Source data
-----
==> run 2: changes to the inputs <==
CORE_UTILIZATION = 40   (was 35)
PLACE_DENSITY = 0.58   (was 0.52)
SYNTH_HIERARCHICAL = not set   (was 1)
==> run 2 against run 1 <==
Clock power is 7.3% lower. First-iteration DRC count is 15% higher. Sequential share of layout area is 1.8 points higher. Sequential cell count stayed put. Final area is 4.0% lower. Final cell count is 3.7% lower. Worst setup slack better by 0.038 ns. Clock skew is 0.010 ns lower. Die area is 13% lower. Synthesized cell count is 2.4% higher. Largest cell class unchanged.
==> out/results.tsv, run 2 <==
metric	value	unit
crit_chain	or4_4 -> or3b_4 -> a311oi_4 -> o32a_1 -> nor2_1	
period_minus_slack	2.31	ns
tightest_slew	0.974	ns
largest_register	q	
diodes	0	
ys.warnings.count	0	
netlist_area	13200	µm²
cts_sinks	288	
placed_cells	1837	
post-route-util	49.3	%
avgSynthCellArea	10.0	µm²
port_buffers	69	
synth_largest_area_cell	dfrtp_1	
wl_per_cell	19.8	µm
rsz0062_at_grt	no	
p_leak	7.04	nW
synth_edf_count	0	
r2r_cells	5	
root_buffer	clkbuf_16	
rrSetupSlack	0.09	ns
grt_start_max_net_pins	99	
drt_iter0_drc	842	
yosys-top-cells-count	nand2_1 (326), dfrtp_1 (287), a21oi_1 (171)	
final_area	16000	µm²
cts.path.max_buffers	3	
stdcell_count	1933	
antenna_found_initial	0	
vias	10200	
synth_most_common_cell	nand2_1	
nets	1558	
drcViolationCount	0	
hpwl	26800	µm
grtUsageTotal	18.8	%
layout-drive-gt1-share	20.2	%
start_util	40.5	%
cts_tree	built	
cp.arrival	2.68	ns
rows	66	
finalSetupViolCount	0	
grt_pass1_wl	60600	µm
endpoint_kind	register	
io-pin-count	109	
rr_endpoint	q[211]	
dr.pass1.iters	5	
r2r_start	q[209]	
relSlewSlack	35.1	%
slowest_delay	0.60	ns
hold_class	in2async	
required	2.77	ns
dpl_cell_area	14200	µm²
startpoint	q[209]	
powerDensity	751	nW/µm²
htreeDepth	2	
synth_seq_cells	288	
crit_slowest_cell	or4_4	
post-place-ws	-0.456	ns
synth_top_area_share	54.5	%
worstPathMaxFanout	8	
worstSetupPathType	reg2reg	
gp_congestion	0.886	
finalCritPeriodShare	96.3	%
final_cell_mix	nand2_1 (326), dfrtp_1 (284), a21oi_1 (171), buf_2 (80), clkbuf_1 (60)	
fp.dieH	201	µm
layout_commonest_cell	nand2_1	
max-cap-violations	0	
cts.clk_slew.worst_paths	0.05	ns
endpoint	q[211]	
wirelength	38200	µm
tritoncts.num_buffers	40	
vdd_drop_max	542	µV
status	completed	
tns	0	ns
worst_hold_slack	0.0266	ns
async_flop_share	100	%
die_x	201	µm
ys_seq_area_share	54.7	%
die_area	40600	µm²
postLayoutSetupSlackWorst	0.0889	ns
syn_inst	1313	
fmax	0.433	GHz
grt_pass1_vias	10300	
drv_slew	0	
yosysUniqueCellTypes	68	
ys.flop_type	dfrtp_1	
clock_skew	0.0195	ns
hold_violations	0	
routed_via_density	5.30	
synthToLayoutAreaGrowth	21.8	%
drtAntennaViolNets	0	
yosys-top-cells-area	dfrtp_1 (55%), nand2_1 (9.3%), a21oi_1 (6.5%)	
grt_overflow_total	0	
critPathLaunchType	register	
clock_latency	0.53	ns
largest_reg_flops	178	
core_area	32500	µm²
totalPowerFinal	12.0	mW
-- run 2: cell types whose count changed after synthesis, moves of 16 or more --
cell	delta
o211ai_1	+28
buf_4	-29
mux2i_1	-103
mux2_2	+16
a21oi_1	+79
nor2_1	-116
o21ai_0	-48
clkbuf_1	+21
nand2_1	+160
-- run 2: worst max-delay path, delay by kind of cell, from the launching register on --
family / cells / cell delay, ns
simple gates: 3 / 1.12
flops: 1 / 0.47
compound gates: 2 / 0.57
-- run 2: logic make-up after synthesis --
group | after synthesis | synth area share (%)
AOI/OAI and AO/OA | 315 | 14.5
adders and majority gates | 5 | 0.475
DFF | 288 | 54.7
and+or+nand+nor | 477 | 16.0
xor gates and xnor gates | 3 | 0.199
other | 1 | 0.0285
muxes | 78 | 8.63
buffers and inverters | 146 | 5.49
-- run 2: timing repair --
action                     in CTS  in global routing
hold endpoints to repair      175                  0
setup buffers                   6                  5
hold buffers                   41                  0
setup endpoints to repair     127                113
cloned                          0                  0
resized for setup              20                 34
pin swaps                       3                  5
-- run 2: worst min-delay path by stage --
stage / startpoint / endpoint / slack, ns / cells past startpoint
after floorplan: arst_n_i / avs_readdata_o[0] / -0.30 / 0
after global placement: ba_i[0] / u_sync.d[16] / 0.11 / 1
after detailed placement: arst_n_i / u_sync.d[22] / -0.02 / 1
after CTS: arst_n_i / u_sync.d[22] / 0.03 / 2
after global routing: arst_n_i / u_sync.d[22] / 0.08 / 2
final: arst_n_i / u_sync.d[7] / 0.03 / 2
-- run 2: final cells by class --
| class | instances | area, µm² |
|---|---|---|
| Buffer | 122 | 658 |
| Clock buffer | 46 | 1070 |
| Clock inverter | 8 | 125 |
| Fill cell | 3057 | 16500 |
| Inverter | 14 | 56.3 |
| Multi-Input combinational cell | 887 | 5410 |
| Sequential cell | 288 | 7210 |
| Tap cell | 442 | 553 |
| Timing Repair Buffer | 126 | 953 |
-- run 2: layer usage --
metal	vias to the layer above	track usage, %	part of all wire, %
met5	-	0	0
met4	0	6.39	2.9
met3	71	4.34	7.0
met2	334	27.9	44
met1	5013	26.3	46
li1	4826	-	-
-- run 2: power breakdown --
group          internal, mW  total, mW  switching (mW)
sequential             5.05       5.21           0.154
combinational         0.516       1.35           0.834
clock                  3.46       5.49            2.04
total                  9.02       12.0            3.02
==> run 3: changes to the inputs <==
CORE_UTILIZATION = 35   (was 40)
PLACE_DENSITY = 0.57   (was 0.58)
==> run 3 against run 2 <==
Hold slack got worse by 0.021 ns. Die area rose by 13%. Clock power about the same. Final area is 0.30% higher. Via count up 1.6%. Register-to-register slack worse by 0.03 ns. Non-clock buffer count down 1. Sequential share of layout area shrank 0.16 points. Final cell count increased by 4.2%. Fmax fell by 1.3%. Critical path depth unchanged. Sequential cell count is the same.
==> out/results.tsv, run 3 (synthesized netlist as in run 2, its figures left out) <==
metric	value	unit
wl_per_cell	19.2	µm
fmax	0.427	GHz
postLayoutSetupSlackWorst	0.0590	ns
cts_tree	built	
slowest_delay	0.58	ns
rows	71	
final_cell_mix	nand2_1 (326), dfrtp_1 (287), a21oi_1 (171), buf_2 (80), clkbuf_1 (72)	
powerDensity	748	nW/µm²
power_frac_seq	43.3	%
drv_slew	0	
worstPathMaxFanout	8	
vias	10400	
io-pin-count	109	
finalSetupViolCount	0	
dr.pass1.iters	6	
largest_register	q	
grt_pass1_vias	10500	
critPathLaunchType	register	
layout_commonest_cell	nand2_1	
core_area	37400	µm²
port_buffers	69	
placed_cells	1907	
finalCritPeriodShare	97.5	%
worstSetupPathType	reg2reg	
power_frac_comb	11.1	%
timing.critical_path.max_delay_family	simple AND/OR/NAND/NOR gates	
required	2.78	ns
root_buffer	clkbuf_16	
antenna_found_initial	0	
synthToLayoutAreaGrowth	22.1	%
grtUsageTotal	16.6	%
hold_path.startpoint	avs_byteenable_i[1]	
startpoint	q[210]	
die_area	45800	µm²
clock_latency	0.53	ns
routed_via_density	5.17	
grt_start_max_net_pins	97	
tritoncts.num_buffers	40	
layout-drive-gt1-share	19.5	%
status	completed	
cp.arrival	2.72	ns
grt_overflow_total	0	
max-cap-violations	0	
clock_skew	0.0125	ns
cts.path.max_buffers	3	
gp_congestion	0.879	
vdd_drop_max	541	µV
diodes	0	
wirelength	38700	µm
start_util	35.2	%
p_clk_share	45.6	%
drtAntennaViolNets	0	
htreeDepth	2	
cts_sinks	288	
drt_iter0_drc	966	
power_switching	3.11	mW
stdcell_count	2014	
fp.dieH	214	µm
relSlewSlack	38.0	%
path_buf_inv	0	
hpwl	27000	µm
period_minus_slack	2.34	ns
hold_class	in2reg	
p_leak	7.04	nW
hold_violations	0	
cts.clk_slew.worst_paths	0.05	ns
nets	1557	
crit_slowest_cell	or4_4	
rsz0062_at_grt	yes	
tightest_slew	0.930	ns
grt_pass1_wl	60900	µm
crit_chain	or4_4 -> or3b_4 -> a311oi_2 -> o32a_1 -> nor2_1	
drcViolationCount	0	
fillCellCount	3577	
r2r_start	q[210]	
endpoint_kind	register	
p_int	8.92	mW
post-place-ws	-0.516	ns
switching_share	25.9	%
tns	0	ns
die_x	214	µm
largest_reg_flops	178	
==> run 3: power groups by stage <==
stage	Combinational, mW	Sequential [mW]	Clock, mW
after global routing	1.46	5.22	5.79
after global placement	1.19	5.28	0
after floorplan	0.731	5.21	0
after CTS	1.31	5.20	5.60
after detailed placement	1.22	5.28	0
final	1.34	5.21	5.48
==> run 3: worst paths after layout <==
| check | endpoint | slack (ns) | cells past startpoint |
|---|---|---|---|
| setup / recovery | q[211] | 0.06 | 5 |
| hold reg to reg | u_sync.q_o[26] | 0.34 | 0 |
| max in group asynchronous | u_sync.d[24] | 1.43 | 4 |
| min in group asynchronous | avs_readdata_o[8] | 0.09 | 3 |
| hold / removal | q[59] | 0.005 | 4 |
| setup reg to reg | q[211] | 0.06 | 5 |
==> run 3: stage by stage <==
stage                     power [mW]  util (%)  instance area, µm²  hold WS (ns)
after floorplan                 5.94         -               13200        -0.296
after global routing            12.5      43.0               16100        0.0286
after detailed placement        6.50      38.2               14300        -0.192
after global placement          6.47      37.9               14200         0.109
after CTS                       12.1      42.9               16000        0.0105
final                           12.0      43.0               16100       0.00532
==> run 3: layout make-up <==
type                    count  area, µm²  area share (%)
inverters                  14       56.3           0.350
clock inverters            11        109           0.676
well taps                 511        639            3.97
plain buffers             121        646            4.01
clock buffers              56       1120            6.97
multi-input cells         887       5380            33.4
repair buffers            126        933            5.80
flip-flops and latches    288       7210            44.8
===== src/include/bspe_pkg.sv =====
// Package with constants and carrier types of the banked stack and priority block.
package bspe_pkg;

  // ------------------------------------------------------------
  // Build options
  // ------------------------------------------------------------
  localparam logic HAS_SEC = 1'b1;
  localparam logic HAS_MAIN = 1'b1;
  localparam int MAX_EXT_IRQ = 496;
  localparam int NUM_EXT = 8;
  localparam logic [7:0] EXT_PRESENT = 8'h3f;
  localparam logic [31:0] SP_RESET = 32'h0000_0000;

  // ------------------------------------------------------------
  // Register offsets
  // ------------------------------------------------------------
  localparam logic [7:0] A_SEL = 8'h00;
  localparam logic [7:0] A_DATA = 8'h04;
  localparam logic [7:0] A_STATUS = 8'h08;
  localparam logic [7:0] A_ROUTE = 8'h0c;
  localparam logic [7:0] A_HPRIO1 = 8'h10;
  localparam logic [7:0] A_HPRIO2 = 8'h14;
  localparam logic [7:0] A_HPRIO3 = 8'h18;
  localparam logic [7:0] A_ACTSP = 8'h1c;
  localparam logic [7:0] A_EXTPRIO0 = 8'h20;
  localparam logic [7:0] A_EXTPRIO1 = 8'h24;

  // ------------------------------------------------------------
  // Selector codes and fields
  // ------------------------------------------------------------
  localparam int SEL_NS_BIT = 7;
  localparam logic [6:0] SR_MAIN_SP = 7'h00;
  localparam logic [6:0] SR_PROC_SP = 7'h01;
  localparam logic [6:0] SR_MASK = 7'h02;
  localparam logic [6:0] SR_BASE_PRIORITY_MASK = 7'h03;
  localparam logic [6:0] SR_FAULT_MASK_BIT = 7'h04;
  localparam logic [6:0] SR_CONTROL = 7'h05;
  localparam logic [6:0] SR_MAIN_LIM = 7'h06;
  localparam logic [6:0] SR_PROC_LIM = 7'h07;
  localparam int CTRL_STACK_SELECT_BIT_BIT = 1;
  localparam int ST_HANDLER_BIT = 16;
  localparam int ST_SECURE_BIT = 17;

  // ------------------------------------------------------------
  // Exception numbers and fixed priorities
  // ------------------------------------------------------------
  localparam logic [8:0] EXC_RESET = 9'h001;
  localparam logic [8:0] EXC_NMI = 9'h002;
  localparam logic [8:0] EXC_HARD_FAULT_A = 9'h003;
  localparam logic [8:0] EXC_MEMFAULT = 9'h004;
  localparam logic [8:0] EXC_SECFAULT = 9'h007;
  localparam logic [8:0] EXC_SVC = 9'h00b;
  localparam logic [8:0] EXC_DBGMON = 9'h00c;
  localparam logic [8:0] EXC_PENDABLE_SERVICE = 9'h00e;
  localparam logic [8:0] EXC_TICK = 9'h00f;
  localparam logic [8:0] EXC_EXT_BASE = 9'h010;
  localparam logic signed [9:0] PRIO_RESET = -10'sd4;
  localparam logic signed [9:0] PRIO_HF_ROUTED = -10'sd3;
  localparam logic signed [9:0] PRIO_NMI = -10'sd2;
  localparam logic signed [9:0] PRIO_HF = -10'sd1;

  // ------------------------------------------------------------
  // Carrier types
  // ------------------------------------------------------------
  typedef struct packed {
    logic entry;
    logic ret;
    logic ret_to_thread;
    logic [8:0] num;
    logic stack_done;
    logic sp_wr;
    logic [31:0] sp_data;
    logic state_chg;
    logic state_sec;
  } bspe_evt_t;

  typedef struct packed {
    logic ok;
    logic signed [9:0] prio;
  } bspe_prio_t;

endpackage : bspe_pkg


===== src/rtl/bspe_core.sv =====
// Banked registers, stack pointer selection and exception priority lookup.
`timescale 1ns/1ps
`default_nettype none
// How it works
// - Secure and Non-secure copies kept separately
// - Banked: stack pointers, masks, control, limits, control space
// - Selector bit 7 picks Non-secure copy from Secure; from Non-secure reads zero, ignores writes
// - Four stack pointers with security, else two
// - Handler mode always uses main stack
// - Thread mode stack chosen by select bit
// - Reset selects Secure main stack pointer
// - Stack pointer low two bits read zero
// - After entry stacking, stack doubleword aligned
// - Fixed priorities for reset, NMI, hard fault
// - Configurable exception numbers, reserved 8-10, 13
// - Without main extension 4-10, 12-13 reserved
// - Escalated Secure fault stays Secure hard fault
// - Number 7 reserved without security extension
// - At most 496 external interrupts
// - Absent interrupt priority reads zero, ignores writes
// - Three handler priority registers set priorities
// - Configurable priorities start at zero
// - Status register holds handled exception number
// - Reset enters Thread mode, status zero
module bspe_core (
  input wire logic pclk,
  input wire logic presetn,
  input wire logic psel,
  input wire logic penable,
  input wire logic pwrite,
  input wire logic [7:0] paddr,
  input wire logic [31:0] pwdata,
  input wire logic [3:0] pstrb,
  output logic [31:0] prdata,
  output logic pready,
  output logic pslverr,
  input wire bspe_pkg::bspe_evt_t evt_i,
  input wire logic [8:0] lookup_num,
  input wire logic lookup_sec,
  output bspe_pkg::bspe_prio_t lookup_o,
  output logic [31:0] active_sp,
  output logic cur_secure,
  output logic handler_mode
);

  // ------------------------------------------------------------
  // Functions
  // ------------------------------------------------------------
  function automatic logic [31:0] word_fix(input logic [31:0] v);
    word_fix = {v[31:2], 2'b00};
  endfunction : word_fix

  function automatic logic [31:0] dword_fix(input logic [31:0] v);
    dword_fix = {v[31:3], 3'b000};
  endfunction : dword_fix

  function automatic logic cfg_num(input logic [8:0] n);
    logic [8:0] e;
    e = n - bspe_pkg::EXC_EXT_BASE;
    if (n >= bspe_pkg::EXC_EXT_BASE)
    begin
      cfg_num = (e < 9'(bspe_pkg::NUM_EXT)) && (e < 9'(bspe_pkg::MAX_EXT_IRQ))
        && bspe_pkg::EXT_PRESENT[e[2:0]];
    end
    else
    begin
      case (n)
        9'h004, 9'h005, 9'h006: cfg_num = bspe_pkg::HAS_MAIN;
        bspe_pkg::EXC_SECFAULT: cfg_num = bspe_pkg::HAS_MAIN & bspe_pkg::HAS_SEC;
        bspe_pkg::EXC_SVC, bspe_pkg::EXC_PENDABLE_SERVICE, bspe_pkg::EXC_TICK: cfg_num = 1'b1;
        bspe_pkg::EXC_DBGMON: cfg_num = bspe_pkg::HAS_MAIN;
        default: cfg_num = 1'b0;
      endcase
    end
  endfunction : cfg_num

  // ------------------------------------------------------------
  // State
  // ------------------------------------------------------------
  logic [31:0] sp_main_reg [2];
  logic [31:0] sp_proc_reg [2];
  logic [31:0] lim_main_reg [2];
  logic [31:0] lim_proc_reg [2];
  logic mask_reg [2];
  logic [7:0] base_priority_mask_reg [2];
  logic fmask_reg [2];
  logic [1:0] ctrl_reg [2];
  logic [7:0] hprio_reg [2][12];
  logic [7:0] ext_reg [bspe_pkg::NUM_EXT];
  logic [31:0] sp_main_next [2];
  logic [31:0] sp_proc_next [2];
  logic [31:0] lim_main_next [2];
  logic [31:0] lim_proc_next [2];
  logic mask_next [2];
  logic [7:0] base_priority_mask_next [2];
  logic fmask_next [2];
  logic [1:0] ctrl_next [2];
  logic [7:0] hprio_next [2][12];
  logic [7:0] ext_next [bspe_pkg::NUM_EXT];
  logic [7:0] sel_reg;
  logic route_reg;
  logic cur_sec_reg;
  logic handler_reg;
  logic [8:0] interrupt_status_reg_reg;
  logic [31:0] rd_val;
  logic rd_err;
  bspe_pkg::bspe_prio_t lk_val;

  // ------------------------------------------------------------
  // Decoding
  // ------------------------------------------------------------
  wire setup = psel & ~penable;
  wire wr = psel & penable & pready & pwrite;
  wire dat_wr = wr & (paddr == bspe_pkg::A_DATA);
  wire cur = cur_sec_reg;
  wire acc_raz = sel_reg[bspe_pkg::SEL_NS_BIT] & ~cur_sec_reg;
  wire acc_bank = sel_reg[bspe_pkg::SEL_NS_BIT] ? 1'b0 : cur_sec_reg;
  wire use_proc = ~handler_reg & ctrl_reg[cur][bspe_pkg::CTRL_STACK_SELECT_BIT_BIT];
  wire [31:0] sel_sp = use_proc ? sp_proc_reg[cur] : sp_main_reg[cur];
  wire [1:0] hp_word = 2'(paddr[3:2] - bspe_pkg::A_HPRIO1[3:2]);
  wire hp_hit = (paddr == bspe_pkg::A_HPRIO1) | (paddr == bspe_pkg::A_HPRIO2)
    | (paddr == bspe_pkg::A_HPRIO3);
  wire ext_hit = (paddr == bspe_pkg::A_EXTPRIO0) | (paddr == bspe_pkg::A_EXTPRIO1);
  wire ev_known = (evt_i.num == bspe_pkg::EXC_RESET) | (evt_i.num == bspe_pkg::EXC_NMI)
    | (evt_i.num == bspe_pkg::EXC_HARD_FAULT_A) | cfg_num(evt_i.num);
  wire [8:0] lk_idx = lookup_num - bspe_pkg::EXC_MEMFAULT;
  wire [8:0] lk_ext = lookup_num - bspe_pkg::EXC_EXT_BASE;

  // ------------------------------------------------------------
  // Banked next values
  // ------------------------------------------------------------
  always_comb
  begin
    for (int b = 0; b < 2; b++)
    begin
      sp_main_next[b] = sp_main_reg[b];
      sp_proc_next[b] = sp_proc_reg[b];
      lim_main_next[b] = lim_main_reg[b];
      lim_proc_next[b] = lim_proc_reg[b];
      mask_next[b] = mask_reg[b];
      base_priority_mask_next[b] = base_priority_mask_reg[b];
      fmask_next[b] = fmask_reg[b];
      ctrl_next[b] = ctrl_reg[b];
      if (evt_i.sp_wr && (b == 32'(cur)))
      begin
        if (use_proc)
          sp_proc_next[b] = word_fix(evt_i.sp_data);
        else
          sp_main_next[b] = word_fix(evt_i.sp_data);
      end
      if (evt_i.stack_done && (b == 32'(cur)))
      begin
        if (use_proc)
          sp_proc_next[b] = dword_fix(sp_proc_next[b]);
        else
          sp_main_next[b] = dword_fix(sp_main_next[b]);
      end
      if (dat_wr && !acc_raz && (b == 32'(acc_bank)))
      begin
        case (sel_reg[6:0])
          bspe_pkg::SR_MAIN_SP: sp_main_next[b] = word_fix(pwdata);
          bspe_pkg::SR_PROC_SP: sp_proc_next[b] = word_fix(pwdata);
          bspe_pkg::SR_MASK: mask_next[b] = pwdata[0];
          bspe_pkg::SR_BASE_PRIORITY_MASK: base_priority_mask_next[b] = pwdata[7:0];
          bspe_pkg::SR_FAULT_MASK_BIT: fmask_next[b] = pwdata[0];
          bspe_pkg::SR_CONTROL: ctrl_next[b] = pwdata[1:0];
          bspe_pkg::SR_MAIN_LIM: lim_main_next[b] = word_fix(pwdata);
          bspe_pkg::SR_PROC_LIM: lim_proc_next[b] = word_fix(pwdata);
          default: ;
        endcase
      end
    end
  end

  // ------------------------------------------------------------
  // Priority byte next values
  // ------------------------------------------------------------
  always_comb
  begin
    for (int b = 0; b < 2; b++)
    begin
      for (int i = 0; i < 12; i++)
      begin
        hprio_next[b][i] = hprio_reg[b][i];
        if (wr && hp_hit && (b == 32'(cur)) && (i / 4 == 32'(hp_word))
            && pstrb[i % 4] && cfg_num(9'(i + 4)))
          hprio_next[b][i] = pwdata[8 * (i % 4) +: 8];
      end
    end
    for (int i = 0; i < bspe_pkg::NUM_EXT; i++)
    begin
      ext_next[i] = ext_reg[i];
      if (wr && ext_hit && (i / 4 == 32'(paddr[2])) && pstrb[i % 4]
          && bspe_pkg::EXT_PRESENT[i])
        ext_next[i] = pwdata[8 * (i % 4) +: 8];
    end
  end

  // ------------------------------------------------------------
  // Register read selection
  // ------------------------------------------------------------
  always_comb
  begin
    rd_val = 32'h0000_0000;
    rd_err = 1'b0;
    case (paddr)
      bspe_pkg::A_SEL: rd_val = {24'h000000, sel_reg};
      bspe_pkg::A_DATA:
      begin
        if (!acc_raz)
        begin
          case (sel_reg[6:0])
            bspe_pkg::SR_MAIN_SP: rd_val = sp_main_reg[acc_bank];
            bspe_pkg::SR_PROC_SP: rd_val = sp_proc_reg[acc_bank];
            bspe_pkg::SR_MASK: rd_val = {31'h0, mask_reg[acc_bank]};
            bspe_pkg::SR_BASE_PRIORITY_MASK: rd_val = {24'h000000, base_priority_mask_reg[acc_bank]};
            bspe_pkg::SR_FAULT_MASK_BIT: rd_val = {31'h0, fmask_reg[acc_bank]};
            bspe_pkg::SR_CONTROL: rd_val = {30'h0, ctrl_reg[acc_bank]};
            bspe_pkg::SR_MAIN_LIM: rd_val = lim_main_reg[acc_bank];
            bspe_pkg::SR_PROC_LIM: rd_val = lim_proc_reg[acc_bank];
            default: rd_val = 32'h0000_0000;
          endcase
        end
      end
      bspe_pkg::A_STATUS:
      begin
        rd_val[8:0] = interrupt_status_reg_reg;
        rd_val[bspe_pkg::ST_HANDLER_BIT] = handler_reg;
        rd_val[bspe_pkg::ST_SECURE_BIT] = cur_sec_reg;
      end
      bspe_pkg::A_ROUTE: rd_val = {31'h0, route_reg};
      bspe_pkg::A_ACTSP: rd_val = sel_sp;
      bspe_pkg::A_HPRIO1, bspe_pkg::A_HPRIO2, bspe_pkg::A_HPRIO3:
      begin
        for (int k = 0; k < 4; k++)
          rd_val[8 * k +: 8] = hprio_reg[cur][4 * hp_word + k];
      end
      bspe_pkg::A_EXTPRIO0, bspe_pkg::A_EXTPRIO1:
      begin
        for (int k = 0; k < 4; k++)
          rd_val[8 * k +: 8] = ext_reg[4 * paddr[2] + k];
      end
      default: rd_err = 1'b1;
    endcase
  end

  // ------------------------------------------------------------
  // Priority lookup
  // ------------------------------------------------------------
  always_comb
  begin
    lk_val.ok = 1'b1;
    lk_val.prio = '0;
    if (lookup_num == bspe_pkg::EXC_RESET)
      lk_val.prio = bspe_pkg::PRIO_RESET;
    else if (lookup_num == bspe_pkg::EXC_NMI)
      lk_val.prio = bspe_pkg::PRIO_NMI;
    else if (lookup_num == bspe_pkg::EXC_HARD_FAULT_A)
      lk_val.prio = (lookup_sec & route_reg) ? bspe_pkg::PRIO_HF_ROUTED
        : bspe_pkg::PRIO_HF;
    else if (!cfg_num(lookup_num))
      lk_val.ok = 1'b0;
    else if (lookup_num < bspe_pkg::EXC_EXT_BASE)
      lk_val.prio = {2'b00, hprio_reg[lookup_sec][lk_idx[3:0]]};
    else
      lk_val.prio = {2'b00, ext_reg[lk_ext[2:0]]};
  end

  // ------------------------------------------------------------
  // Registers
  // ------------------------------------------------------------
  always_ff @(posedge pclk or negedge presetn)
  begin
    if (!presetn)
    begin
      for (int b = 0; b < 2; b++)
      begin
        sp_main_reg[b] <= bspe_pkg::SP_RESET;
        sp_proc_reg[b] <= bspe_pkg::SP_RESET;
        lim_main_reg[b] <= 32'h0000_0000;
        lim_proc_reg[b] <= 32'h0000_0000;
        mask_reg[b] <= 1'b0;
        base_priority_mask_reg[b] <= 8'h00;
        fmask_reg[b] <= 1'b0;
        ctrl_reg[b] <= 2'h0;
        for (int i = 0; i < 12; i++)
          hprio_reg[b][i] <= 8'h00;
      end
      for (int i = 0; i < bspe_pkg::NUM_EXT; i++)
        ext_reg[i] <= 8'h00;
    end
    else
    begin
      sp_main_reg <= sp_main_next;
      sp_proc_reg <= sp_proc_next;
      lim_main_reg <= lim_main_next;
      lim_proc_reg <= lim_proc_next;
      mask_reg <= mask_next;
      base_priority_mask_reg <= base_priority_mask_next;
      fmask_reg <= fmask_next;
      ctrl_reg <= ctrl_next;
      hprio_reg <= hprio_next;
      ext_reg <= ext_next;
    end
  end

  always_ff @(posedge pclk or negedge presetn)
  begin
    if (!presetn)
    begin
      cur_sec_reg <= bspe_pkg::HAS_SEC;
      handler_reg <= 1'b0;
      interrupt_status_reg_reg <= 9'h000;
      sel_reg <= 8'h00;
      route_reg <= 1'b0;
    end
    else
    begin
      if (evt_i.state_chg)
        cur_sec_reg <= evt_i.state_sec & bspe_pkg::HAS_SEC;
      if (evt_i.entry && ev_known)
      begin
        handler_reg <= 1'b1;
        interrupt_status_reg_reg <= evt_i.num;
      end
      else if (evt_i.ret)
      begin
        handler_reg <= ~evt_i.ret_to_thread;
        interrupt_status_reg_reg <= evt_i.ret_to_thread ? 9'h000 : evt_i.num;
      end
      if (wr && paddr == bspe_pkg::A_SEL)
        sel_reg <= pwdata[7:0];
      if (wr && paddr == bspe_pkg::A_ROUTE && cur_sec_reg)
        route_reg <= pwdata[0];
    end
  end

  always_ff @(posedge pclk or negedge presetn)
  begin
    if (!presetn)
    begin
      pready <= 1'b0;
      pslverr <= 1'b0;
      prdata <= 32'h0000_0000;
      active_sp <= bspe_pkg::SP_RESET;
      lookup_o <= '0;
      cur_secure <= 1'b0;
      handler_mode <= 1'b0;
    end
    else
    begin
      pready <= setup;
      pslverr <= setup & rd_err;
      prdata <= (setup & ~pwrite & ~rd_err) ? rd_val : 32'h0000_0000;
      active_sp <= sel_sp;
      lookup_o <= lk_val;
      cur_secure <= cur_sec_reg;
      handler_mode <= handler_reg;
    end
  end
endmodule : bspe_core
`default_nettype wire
-----
**The problem**
Copy the records above exactly, from the first line through the line containing "run 2 against", and include nothing else.

**Task response**
==> run 2: changes to the inputs <==
CORE_UTILIZATION = 40   (was 35)
PLACE_DENSITY = 0.58   (was 0.52)
SYNTH_HIERARCHICAL = not set   (was 1)
==> run 2 against run 1 <==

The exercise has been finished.